I'm at subway, this 8 year old kid is judging my fashion sense with his dad. I want to kill myself.
It's ok, he's just 8, he's not judging you.
He just asked why I'm sitting alone. I honestly want to cry.
She's in the bathroom crying cuz she can't get the condom out of her giner. Do you have tongs?
Forget abc fam drinking games. Take a shot everytime Tyra says I and you'll be dead by the first commercial
when she said she would show you her other bow, she ment she wanted you to bend her over and see the tattoo on her lower back you idiot
we're almost there. Shes pounding on the car window telling the nurse whos on a smoke break to fuck off.

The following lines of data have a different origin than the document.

Source: an optimization exercise on an open RTL-to-GDS flow (aim: small area, a short achievable clock period and few clock cycles per item). Production flows keep margins and buffers that such runs may drop.
In this exercise RTL edits were held to simulation tests only and were not proved equivalent to the original.

**design/flow/run.sh**
```bash
#!/bin/bash
# synth_recipe.tcl (not shown) runs the flow's synth.tcl, then flattens the netlist and writes it again
# the make line also repeats each setting of config.mk as NAME=value (left out here)
make -C /OpenROAD-flow-scripts/flow DESIGN_CONFIG=/design/flow/config.mk WORK_HOME=/design/flow/orfs CLKGATE_MAP_FILE= SYNTH_SCRIPT=/design/flow/synth_recipe.tcl finish
```
**design/flow/config.mk**
```make
export PLATFORM = sky130hd
export DESIGN_NAME = ray_sphere_nearest_hit_unit
export DESIGN_NICKNAME = ray_sphere_nearest_hit_unit
export VERILOG_FILES = /design/flow/design.v
export SDC_FILE = /design/flow/constraint.sdc
export NUM_CORES = 4
export LEC_CHECK = 0
export CAP_MARGIN = 20
export CORE_MARGIN = 2
export CORE_UTILIZATION = 55
export SETUP_SLACK_MARGIN = 3.0
export SLEW_MARGIN = 20
```
**design/flow/constraint.sdc**
```tcl
create_clock -name core_clock -period 11.0 [get_ports {clk}]
set_input_delay 2.2000 -clock core_clock [delete_from_list [all_inputs] [get_ports {clk}]]
set_output_delay 2.2000 -clock core_clock [all_outputs]
set_load 0.01 [all_outputs]
```
This is an optimization exercise on Yosys and OpenROAD, whose aim is small area, a short achievable clock period and few clock cycles, not a production implementation.
Power figures rest on the tool's default switching activity, not on a simulated workload.

==> flow/design.v <==
module mesh_top (
    input  logic        clock,
    input  logic        reset,
    input  logic        block_all_paths,
    input  logic [3:0]  req_valid,
    input  logic [71:0] req,
    output logic [3:0]  req_ready,
    output logic [3:0]  recv_valid,
    output logic [3:0]  recv_last,
    output logic [7:0]  recv_src,
    output logic [31:0] recv_data
);
    logic [3:0]      s_vld;
    logic [3:0]      s_last;
    logic [3:0][1:0] s_src;
    logic [3:0][7:0] s_data;
    logic [3:0][7:0] s_left;
    logic [3:0][3:0] want;     
    logic [3:0][3:0] grant;    
    logic [3:0]      sink_free;
    always_comb
    begin
        for (int d = 0; d < 4; d++)
        begin
            sink_free[d] = !s_vld[d] || s_last[d];
        end
        for (int s = 0; s < 4; s++)
        begin
            for (int d = 0; d < 4; d++)
            begin
                want[s][d] = (s != d) && req_valid[s] && req[18*s+16 +: 2] == d;
            end
        end
        for (int s = 0; s < 4; s++)
        begin
            for (int d = 0; d < 4; d++)
            begin
                grant[s][d] = want[s][d] && sink_free[d] && !block_all_paths;
                for (int o = 0; o < s; o++)
                begin
                    if (want[o][d])
                        grant[s][d] = 1'b0;
                end
            end
        end
        for (int s = 0; s < 4; s++)
        begin
            req_ready[s] = |grant[s];
        end
    end
    always_ff @(posedge clock)
    begin
        for (int d = 0; d < 4; d++)
        begin
            logic       ld;
            logic [1:0] ls;
            logic [7:0] ll;
            logic [7:0] lf;
            ld = 1'b0;
            ls = 2'd0;
            ll = 8'd0;
            lf = 8'd0;
            for (int s = 0; s < 4; s++)
            begin
                if (grant[s][d])
                begin
                    ld = 1'b1;
                    ls |= s[1:0];
                    ll |= req[18*s+8 +: 8];
                    lf |= req[18*s +: 8];
                end
            end
            if (reset)
            begin
                s_vld[d]  <= 1'b0;
                s_last[d] <= 1'b0;
            end
            else if (ld)
            begin
                s_vld[d]  <= 1'b1;
                s_last[d] <= ll == 8'd1;
            end
            else if (s_last[d])
            begin
                s_vld[d]  <= 1'b0;
                s_last[d] <= 1'b0;
            end
            else if (s_vld[d])
            begin
                s_last[d] <= s_left[d] == 8'd2;
            end
            if (ld)
            begin
                s_src[d]  <= ls;
                s_data[d] <= lf;
                s_left[d] <= ll;
            end
            else
            begin
                s_data[d] <= s_data[d] + 8'd1;
                s_left[d] <= s_left[d] - 8'd1;
            end
        end
    end
    assign recv_valid = s_vld;
    assign recv_last  = s_last;
    for (genvar d = 0; d < 4; d++)
    begin : g_out
        assign recv_src[2*d +: 2]  = s_src[d];
        assign recv_data[8*d +: 8] = s_data[d];
    end
endmodule
export LEC_CHECK = 0
export CAP_MARGIN = 20
export CORE_MARGIN = 2
export CORE_UTILIZATION = 40
export SETUP_SLACK_MARGIN = 1.0
export SLEW_MARGIN = 20
create_clock -name core_clock -period 3.8 [get_ports {clock}]
standard.sh (not shown) runs the stock make flow with config.mk's settings and CLKGATE_MAP_FILE= SYNTH_SCRIPT=/design/flow/synth_recipe.tcl, a recipe that flattens the netlist after the stock synthesis.
==> flow/flow/run.sh <==
#!/bin/bash
# Standard layout, with every port buffered by a plain buf_1 instead of the
# cell buffer_ports picks on its own (a slow clkdlybuf4s50_1).
set -euo pipefail
bash standard.sh "BUFFER_PORTS_ARGS=-buffer_cell sky130_fd_sc_hd__buf_1" finish > standard_flow.log 2>&1
Then changed:
==> flow/run.sh (new file) <==
#!/bin/bash
# synth_recipe.tcl (not shown) runs the flow's synth.tcl, then flattens the netlist and writes it again
# the make line also repeats each setting of config.mk as NAME=value (left out here)
make -C /OpenROAD-flow-scripts/flow DESIGN_CONFIG=/design/flow/config.mk WORK_HOME=/design/flow/orfs CLKGATE_MAP_FILE= SYNTH_SCRIPT=/design/flow/synth_recipe.tcl finish
SETUP_SLACK_MARGIN = 1.5   (was 1.0)
removed: flow/flow/run.sh
removed: flow/standard.sh
What happened:
- design area increases by 18%
- hold slack got worse by 0.0060 ns
- final cell count increases by 2.9%
- core utilization increases by 9.1 points
- count of clock-buffer cells in the layout is unchanged
- routed wire length increases by 6.1%
- sequential share of layout area decreases by 4.7 points
Then changed:
==> flow/flow/run.sh (new file) <==
#!/bin/bash
# Standard layout, with every port buffered by a plain buf_1 instead of the
# cell buffer_ports picks on its own (a slow clkdlybuf4s50_1).
set -euo pipefail
bash standard.sh "BUFFER_PORTS_ARGS=-buffer_cell sky130_fd_sc_hd__buf_1" finish > standard_flow.log 2>&1
==> flow/standard.sh (new file) <==
#!/bin/bash
# synth_recipe.tcl (not shown) runs the flow's synth.tcl, then flattens the netlist and writes it again
# the make line also repeats each setting of config.mk as NAME=value (left out here)
make -C /OpenROAD-flow-scripts/flow DESIGN_CONFIG=/design/flow/config.mk WORK_HOME=/design/flow/orfs CLKGATE_MAP_FILE= SYNTH_SCRIPT=/design/flow/synth_recipe.tcl "${@:-finish}"
SETUP_SLACK_MARGIN = 1.6   (was 1.5)
removed: flow/run.sh
Outcome: The new run ran to the end with no violations. Synthesized cell count stays the same. Routed wire length fell by about 1.7%. Hold slack gets worse by 0.0057 ns. Via count went up by 3.0%. Die area is unchanged. Area after synthesis is unchanged. Core utilization is lower by 6.2 points.
Then changed:
SETUP_SLACK_MARGIN = not set   (was 1.6)
What happened: The new run produced a clean layout. Cell area came out lower by 7.0%. Maximum frequency came out lower by 8.8%. Via count came out lower by 4.4%. Worst setup slack loses 0.26 ns. Clock-buffer cell count does not change. Routed wire length came out lower by 4.4%. Area after synthesis does not change. Power came out higher by 0.59%. Sequential power is about the same.
No functional check of the RTL was part of any run of this note.

==> separate check: timing with driven ports <==
How much do the figures lean on ideal ports? The routed layouts below were timed once more, with nothing changed but the port constraints. Step 1: set_driving_cell puts a clkbuf_16 on clock and a buf_2 on each other input, an assumption about the parent block. Step 2 times the ports against the registers' clock, not the clock port: input delays grow and output delays shrink by t, the midpoint of the rising clock arrivals with the driver on. Slacks: ideal ports / drivers / drivers and shift; pairs: ideal ports / drivers.
run	t (ns)	slack for setup (ns)	hold WS [ns]	latest minus earliest clock arrival (ns)
the first run	0.374	1.014 / 0.990 / 0.953	0.504 / 0.504 / 0.504	0.011 / 0.011
the second run	0.382	1.188 / 1.142 / 1.142	0.498 / 0.498 / 0.498	0.009 / 0.009
the third run	0.379	1.088 / 1.056 / 1.056	0.493 / 0.493 / 0.493	0.004 / 0.004
the fourth run	0.373	0.826 / 0.803 / 0.803	0.505 / 0.505 / 0.505	0.011 / 0.011
After both steps setup and hold are still met in every run listed. The setup slack of the first run, which loses most, moves by -0.024 ns with the drivers and by -0.061 ns with both steps.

you kept yelling "this bitch stole my phone" to the guy who found you passed out in the parking lot
Not sure if he was actually hot or hot in a "he brought a live chicken to the party" kinda way but I got his # regardless
Think I pulled my pelvic muscle.
I think I pulled my ashamed of myself muscle.

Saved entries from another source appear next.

Context: an optimization exercise on an open-source flow, tuned for small area and a short achievable clock period. The choices shown serve that exercise and are no tape-out recipe.
RTL that was checked went through simulation tests only; none was proved equivalent to the original.
Function not checked in run 6: the RTL went through the layout flow alone.
Power is estimated from default activity; no workload was simulated.

==> flow/design.v <==
module pst_brain_core (
  input  logic       clk,
  input  logic       rst,
  input  logic [7:0] cur0,
  input  logic [7:0] cur1,
  input  logic [7:0] cur2,
  input  logic [7:0] cur3,
  output logic [7:0] phase0,
  output logic [7:0] phase1,
  output logic [7:0] phase2,
  output logic [7:0] phase3,
  output logic [2:0] winner,
  output logic [7:0] winner_score,
  output logic [7:0] winner_rel,
  output logic [7:0] w_ab,
  output logic [7:0] w_ac,
  output logic [7:0] w_ad,
  output logic [7:0] w_bc,
  output logic [7:0] w_bd,
  output logic [7:0] w_cd,
  output logic [7:0] seq_slot_A,
  output logic [7:0] seq_slot_B,
  output logic       seq_force_valid,
  output logic [7:0] seq_force_pred,
  output logic [7:0] pred_out,
  output logic [7:0] pred_err,
  output logic       reward_out,
  output logic [2:0] gamma_cnt,
  output logic [2:0] theta_cnt,
  output logic       theta_tick,
  output logic       episode_last,
  output logic [2:0] ep_winner,
  output logic [3:0] ep_strength,
  output logic       ep_valid,
  output logic       exploit_mode,
  output logic       explore_mode,
  output logic [1:0] confidence_level,
  output logic       err_explore,
  output logic       delta_tick,
  output logic [2:0] topic_winner,
  output logic [2:0] topic_strength,
  output logic       topic_valid
);
  logic [7:0] r_cnt;
  logic [3:0] r_sp, r_jf;
  logic [7:0] r_v     [4];
  logic [7:0] r_phase [4];
  logic [6:0] r_w     [6];
  logic [2:0] r_winner;
  logic [7:0] r_win_score, r_win_rel, r_slot_a, r_slot_b, r_pred, r_pred_err;
  logic       r_reward, r_err_explore, r_dcnt;
  logic [1:0] r_rew_run, r_force_left, r_conf, r_err_run;
  logic [2:0] r_gamma_cnt, r_theta_cnt;
  logic [2:0] r_win_cnt [6];
  logic [2:0] r_ep_cnt  [6];
  logic       r_theta_tick, r_delta_tick, r_ep_valid, r_topic_valid;
  logic [2:0] r_ep_winner, r_topic_winner, r_topic_strength;
  logic [3:0] r_ep_strength;
  logic [2:0] r_vb, r_vm, r_ub, r_um;
  logic       r_explore, r_fv;
  logic [7:0] r_es  [6];
  logic [5:0] r_el;
  logic       r_elast, r_exploit;
  function automatic logic [8:0] addc8(input logic [7:0] a, input logic [7:0] b,
                                       input logic ci);
    logic       c;
    logic [7:0] s;
    c = ci;
    for (int i = 0; i < 8; i++) begin
      s[i] = a[i] ^ b[i] ^ c;
      c    = (a[i] & b[i]) | (c & (a[i] ^ b[i]));
    end
    addc8 = {c, s};
  endfunction
  function automatic logic [1:0] pair_a(input int p);
    case (p)
      0, 1, 2: pair_a = 2'd0;
      3, 4:    pair_a = 2'd1;
      default: pair_a = 2'd2;
    endcase
  endfunction
  function automatic logic [1:0] pair_b(input int p);
    case (p)
      0:       pair_b = 2'd1;
      1, 3:    pair_b = 2'd2;
      default: pair_b = 2'd3;
    endcase
  endfunction
  logic [7:0] w_cur [4];
  assign w_cur[0] = cur0;
  assign w_cur[1] = cur1;
  assign w_cur[2] = cur2;
  assign w_cur[3] = cur3;
  logic w_gamma_end, w_explore;
  assign w_gamma_end = &r_cnt;
  assign w_explore   = r_explore;
  logic [3:0] w_fire;
  logic [8:0] w_rem [4];
  logic [7:0] w_cnt_m1;
  always_comb begin
    w_cnt_m1 = r_cnt - 8'd1;
    for (int c = 0; c < 4; c++) begin
      w_rem[c]  = {1'b0, r_v[c]} - {1'b0, w_cur[c]};
      w_fire[c] = ~r_sp[c] & w_rem[c][8];
    end
  end
  logic [7:0] w_ph [4];
  always_comb
    for (int c = 0; c < 4; c++) w_ph[c] = !r_sp[c] ? 8'd255 : (r_jf[c] ? 8'd254 : r_v[c]);
  logic [5:0] w_wb [6];
  logic [8:0] q_wb;
  always_comb begin
    q_wb = '0;
    for (int p = 0; p < 6; p++) begin
      q_wb = addc8({3'b0, r_w[p][6:2]},
                   {5'b0, ~w_explore & r_ep_valid & (r_ep_winner == 3'(p)),
                    ~w_explore & r_topic_valid & (r_topic_winner == 3'(p)), 1'b0}, 1'b0);
      w_wb[p] = q_wb[5:0];
    end
  end
  logic [7:0] e_init [6];
  logic [5:0] e_dec;
  always_comb
    for (int p = 0; p < 6; p++) begin
      e_init[p] = 8'd127 + {2'b0, w_wb[p]};
      e_dec[p]  = r_sp[pair_a(p)] ^ r_sp[pair_b(p)];
    end
  logic [5:0] w_valid;
  logic [7:0] w_score [6];
  always_comb
    for (int p = 0; p < 6; p++) begin
      w_valid[p] = r_sp[pair_a(p)] & r_sp[pair_b(p)];
      w_score[p] = w_valid[p] ? r_es[p] : {2'b0, w_wb[p]};
    end
  logic       t01, t23, t45, gBA, gCA, gCB, wA, wB, wC;
  logic [7:0] s01, s23, s45;
  logic [5:0] w_win1h;
  logic [2:0] w_winner;
  logic [7:0] w_best;
  always_comb begin
    t01 = w_score[1] > w_score[0];
    t23 = w_score[3] > w_score[2];
    t45 = w_score[5] > w_score[4];
    s01 = t01 ? w_score[1] : w_score[0];
    s23 = t23 ? w_score[3] : w_score[2];
    s45 = t45 ? w_score[5] : w_score[4];
    gBA = s23 > s01;
    gCA = s45 > s01;
    gCB = s45 > s23;
    wA  = ~gBA & ~gCA;
    wB  = gBA & ~gCB;
    wC  = gCA & gCB;
    w_win1h  = {wC & t45, wC & ~t45, wB & t23, wB & ~t23, wA & t01, wA & ~t01};
    w_winner = {wC, wB, w_win1h[1] | w_win1h[3] | w_win1h[5]};
    w_best   = (wA ? s01 : 8'd0) | (wB ? s23 : 8'd0) | (wC ? s45 : 8'd0);
  end
  logic [5:0] w_win_wb;
  logic [6:0] w_win_rel7;
  logic [7:0] w_best_rel;
  logic [6:0] w_win_w;
  logic       w_win_coh, w_win_valid, w_win_rl;
  always_comb begin
    w_win_wb    = 6'd0;
    w_win_w     = 7'd0;
    w_win_coh   = 1'b0;
    w_win_valid = 1'b0;
    w_win_rl    = 1'b0;
    for (int p = 0; p < 6; p++) begin
      w_win_wb    = w_win_wb | (w_win1h[p] ? w_wb[p] : 6'd0);
      w_win_w     = w_win_w | (w_win1h[p] ? r_w[p] : 7'd0);
      w_win_valid = w_win_valid | (w_win1h[p] & w_valid[p]);
      w_win_rl    = w_win_rl | (w_win1h[p] & r_el[p]);
    end
    w_win_rel7 = w_best[6:0] - {1'b0, w_win_wb};
    w_best_rel = w_win_valid ? {w_win_rel7, w_win_rl} : 8'd0;
    w_win_coh  = w_win_valid & ({w_win_rel7, w_win_rl} >= 8'd235);
  end
  logic [7:0] w_pred, w_err;
  logic [8:0] q_e1, q_e2;
  logic       w_reward, w_hi_err;
  logic [1:0] w_rew_run, w_err_run;
  always_comb begin
    if (r_winner == 3'd0)      w_pred = r_slot_a;
    else if (r_winner == 3'd5) w_pred = r_slot_b;
    else                       w_pred = r_win_score;
    q_e1      = {1'b0, w_best} - {1'b0, w_pred};
    q_e2      = {1'b0, w_pred} - {1'b0, w_best};
    w_err     = q_e1[8] ? q_e2[7:0] : q_e1[7:0];
    w_reward  = (w_err < 8'd5);
    w_hi_err  = (w_err > 8'd5);
    w_rew_run = !w_reward ? 2'd0 : ((r_rew_run == 2'd2) ? 2'd2 : r_rew_run + 2'd1);
    w_err_run = !w_hi_err ? 2'd0 : ((r_err_run == 2'd3) ? 2'd3 : r_err_run + 2'd1);
  end
  logic [6:0] w_inc;
  logic [6:0] w_w_next [6];
  always_comb begin
    w_inc = (w_win_w >= 7'd118) ? 7'd120 : w_win_w + 7'd2;
    for (int p = 0; p < 6; p++) begin
      if (w_win1h[p])  w_w_next[p] = w_win_coh ? w_inc : r_w[p];
      else if (r_dcnt) w_w_next[p] = (r_w[p] != 7'd0) ? r_w[p] - 7'd1 : 7'd0;
      else             w_w_next[p] = r_w[p];
    end
  end
  logic [2:0] v_b, v_m;
  logic [5:0] v_eq, v_take, w_ep1h;
  logic       v_hit, v_sel;
  logic [2:0] w_ep_win;
  logic [3:0] w_ep_str;
  always_comb begin
    v_b = r_vb;
    v_m = r_vm;
    for (int p = 0; p < 6; p++) begin
      v_eq[p]   = (r_win_cnt[p] == v_m);
      v_take[p] = v_eq[p] | ((r_win_cnt[p] + 3'd1 == v_m) & (3'(p) < v_b));
    end
    v_hit = |(w_win1h & v_eq);
    v_sel = |(w_win1h & v_take);
    for (int p = 0; p < 6; p++)
      w_ep1h[p] = v_sel ? w_win1h[p] : (v_b == 3'(p));
    w_ep_win = {w_ep1h[4] | w_ep1h[5], w_ep1h[2] | w_ep1h[3], w_ep1h[1] | w_ep1h[3] | w_ep1h[5]};
    w_ep_str = {1'b0, v_m} + {3'd0, v_hit};
  end
  logic [2:0] u_b, u_m;
  logic [5:0] u_eq, u_take;
  logic       u_hit, u_sel;
  logic [2:0] w_topic_win, w_topic_str;
  always_comb begin
    u_b = r_ub;
    u_m = r_um;
    for (int p = 0; p < 6; p++) begin
      u_eq[p]   = (r_ep_cnt[p] == u_m);
      u_take[p] = u_eq[p] | ((r_ep_cnt[p] + 3'd1 == u_m) & (3'(p) < u_b));
    end
    u_hit = |(w_ep1h & u_eq);
    u_sel = |(w_ep1h & u_take);
    w_topic_win = u_sel ? w_ep_win : u_b;
    w_topic_str = u_m + {2'd0, u_hit};
  end
  logic [1:0] w_force_next;
  always_comb begin
    if (w_rew_run == 2'd2)         w_force_next = 2'd2;
    else if (r_force_left != 2'd0) w_force_next = r_force_left - 2'd1;
    else                           w_force_next = 2'd0;
  end
  logic [1:0] w_conf_new, w_conf_next;
  logic       w_errx_next;
  always_comb begin
    w_conf_new = r_conf;
    if (w_ep_str >= 4'd7)      w_conf_new = (r_conf == 2'd3) ? 2'd3 : r_conf + 2'd1;
    else if (w_ep_str <= 4'd5) w_conf_new = (r_conf == 2'd0) ? 2'd0 : r_conf - 2'd1;
    w_conf_next = (r_gamma_cnt == 3'd7) ? w_conf_new : r_conf;
    if (w_reward)                  w_errx_next = 1'b0;
    else if (w_err_run == 2'd3)    w_errx_next = 1'b1;
    else                           w_errx_next = r_err_explore;
  end
  always_ff @(posedge clk)
    for (int p = 0; p < 6; p++) begin
      if (r_cnt == 8'd0) begin
        r_es[p] <= e_init[p];
        r_el[p] <= 1'b1;
      end else if (e_dec[p]) begin
        if (!r_el[p]) r_es[p] <= r_es[p] - 8'd1;
        r_el[p] <= ~r_el[p];
      end
    end
  always_ff @(posedge clk or posedge rst) begin
    if (rst) begin
      r_cnt <= '0;
      r_sp  <= '0;
      r_jf  <= '0;
      r_vb <= '0; r_vm <= '0; r_ub <= '0; r_um <= '0;
      r_explore <= 1'b0;
      r_fv <= 1'b0;
      r_elast <= 1'b0; r_exploit <= 1'b0;
      for (int c = 0; c < 4; c++) begin
        r_v[c] <= 8'd199; r_phase[c] <= 8'd255;
      end
      for (int p = 0; p < 6; p++) begin
        r_w[p] <= 7'd64; r_win_cnt[p] <= '0; r_ep_cnt[p] <= '0;
      end
      r_winner <= '0; r_win_score <= '0; r_win_rel <= '0;
      r_slot_a <= 8'd0; r_slot_b <= 8'd213;
      r_pred <= '0; r_pred_err <= '0; r_reward <= 1'b0;
      r_rew_run <= '0; r_force_left <= '0; r_err_run <= '0; r_err_explore <= 1'b0;
      r_dcnt <= 1'b0; r_gamma_cnt <= '0; r_theta_cnt <= '0; r_conf <= 2'd2;
      r_theta_tick <= 1'b0; r_delta_tick <= 1'b0; r_ep_valid <= 1'b0; r_topic_valid <= 1'b0;
      r_ep_winner <= '0; r_ep_strength <= '0; r_topic_winner <= '0; r_topic_strength <= '0;
    end else begin
      r_cnt        <= r_cnt + 8'd1;
      r_theta_tick <= 1'b0;
      r_delta_tick <= 1'b0;
      for (int c = 0; c < 4; c++) begin
        if (w_gamma_end) begin
          r_sp[c] <= 1'b0;
          r_jf[c] <= 1'b0;
          r_v[c]  <= 8'd199;
        end else begin
          r_sp[c] <= r_sp[c] | w_fire[c];
          r_jf[c] <= w_fire[c];
          if (r_jf[c])       r_v[c] <= w_cnt_m1;
          else if (!r_sp[c]) r_v[c] <= w_rem[c][7:0];
        end
      end
      if (w_gamma_end) begin
        for (int c = 0; c < 4; c++) r_phase[c] <= w_ph[c];
        for (int p = 0; p < 6; p++) r_w[p] <= w_w_next[p];
        r_winner    <= w_winner;
        r_win_score <= w_best;
        r_win_rel   <= w_best_rel;
        r_slot_a    <= w_score[0];
        r_slot_b    <= w_score[5];
        r_pred      <= w_pred;
        r_pred_err  <= w_err;
        r_reward    <= w_reward;
        r_rew_run   <= w_rew_run;
        r_force_left <= w_force_next;
        r_fv         <= (w_force_next != 2'd0);
        r_err_run <= w_err_run;
        r_err_explore <= w_errx_next;
        r_explore     <= ~w_conf_next[1] | w_errx_next;
        r_exploit     <= (w_conf_next == 2'd3);
        r_elast       <= (r_gamma_cnt == 3'd6);
        r_dcnt      <= ~r_dcnt;
        r_gamma_cnt <= r_gamma_cnt + 3'd1;
        if (r_gamma_cnt == 3'd7) begin
          for (int p = 0; p < 6; p++) r_win_cnt[p] <= '0;
          r_vb <= '0;
          r_vm <= '0;
          r_ep_winner   <= w_ep_win;
          r_ep_strength <= w_ep_str;
          r_ep_valid    <= 1'b1;
          r_conf        <= w_conf_new;
          r_theta_tick  <= 1'b1;
          if (r_theta_cnt == 3'd4) begin
            r_theta_cnt <= '0;
            for (int p = 0; p < 6; p++) r_ep_cnt[p] <= '0;
            r_ub <= '0;
            r_um <= '0;
            r_topic_winner   <= w_topic_win;
            r_topic_strength <= w_topic_str;
            r_topic_valid    <= 1'b1;
            r_delta_tick     <= 1'b1;
          end else begin
            r_theta_cnt <= r_theta_cnt + 3'd1;
            for (int p = 0; p < 6; p++)
              r_ep_cnt[p] <= r_ep_cnt[p] + {2'd0, w_ep1h[p]};
            r_ub <= w_topic_win;
            r_um <= w_topic_str;
          end
        end else begin
          for (int p = 0; p < 6; p++) r_win_cnt[p] <= r_win_cnt[p] + {2'd0, w_win1h[p]};
          r_vb <= w_ep_win;
          r_vm <= w_ep_str[2:0];
        end
      end
    end
  end
  assign phase0 = r_phase[0];
  assign phase1 = r_phase[1];
  assign phase2 = r_phase[2];
  assign phase3 = r_phase[3];
  assign winner = r_winner;
  assign winner_score = r_win_score;
  assign winner_rel   = r_win_rel;
  assign w_ab = {r_w[0], 1'b0};
  assign w_ac = {r_w[1], 1'b0};
  assign w_ad = {r_w[2], 1'b0};
  assign w_bc = {r_w[3], 1'b0};
  assign w_bd = {r_w[4], 1'b0};
  assign w_cd = {r_w[5], 1'b0};
  assign seq_slot_A      = r_slot_a;
  assign seq_slot_B      = r_slot_b;
  assign seq_force_valid = r_fv;
  assign seq_force_pred  = r_fv ? r_pred : 8'd0;
  assign pred_out        = r_pred;
  assign pred_err        = r_pred_err;
  assign reward_out      = r_reward;
  assign gamma_cnt       = r_gamma_cnt;
  assign theta_cnt       = r_theta_cnt;
  assign theta_tick      = r_theta_tick;
  assign episode_last    = r_elast;
  assign ep_winner       = r_ep_winner;
  assign ep_strength     = r_ep_strength;
  assign ep_valid        = r_ep_valid;
  assign exploit_mode    = r_exploit;
  assign explore_mode    = w_explore;
  assign confidence_level = r_conf;
  assign err_explore     = r_err_explore;
  assign delta_tick      = r_delta_tick;
  assign topic_winner    = r_topic_winner;
  assign topic_strength  = r_topic_strength;
  assign topic_valid     = r_topic_valid;
endmodule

Did you make me take pictures of your ass last night because you fucked on some wet paint or did i dream that?
Things i learned at work today: do not put mayonaise on a tattoo, it will get infected.
the fact that i already established a hook up buddy for thanksgiving break is genius
New low reached: a cockroach has actually drowned itself in our dirty dishes. We are heathens. Cleaning dance party tonight. No excuses.
Drunk me started making nachos apparently but never got to the part with the cheese. There are chips everywhere
You think that was bad? One time my parents found my sister half naked on top of the four runner in the garage. She makes me look like the good child.